* _What to do_
Your job is to print the listing exactly.

>>>>>

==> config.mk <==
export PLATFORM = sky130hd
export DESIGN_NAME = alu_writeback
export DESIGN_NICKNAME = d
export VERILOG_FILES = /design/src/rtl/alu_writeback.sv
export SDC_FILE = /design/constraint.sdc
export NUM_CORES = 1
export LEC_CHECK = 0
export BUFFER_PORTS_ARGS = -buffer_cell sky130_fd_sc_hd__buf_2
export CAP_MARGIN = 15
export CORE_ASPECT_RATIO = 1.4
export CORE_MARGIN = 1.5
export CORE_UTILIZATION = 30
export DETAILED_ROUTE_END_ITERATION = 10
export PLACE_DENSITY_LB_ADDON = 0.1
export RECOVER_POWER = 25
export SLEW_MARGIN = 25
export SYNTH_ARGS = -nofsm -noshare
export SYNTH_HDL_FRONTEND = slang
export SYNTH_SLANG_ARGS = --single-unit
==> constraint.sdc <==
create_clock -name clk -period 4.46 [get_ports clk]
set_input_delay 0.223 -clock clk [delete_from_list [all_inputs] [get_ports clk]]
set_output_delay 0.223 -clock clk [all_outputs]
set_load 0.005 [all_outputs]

<<<<<

* _Exercise solution_
==> config.mk <==
export PLATFORM = sky130hd
export DESIGN_NAME = alu_writeback
export DESIGN_NICKNAME = d
export VERILOG_FILES = /design/src/rtl/alu_writeback.sv
export SDC_FILE = /design/constraint.sdc
export NUM_CORES = 1
export LEC_CHECK = 0
export BUFFER_PORTS_ARGS = -buffer_cell sky130_fd_sc_hd__buf_2
export CAP_MARGIN = 15
export CORE_ASPECT_RATIO = 1.4
export CORE_MARGIN = 1.5
export CORE_UTILIZATION = 30
export DETAILED_ROUTE_END_ITERATION = 10
export PLACE_DENSITY_LB_ADDON = 0.1
export RECOVER_POWER = 25
export SLEW_MARGIN = 25
export SYNTH_ARGS = -nofsm -noshare
export SYNTH_HDL_FRONTEND = slang
export SYNTH_SLANG_ARGS = --single-unit
==> constraint.sdc <==
create_clock -name clk -period 4.46 [get_ports clk]
set_input_delay 0.223 -clock clk [delete_from_list [all_inputs] [get_ports clk]]
set_output_delay 0.223 -clock clk [all_outputs]
set_load 0.005 [all_outputs]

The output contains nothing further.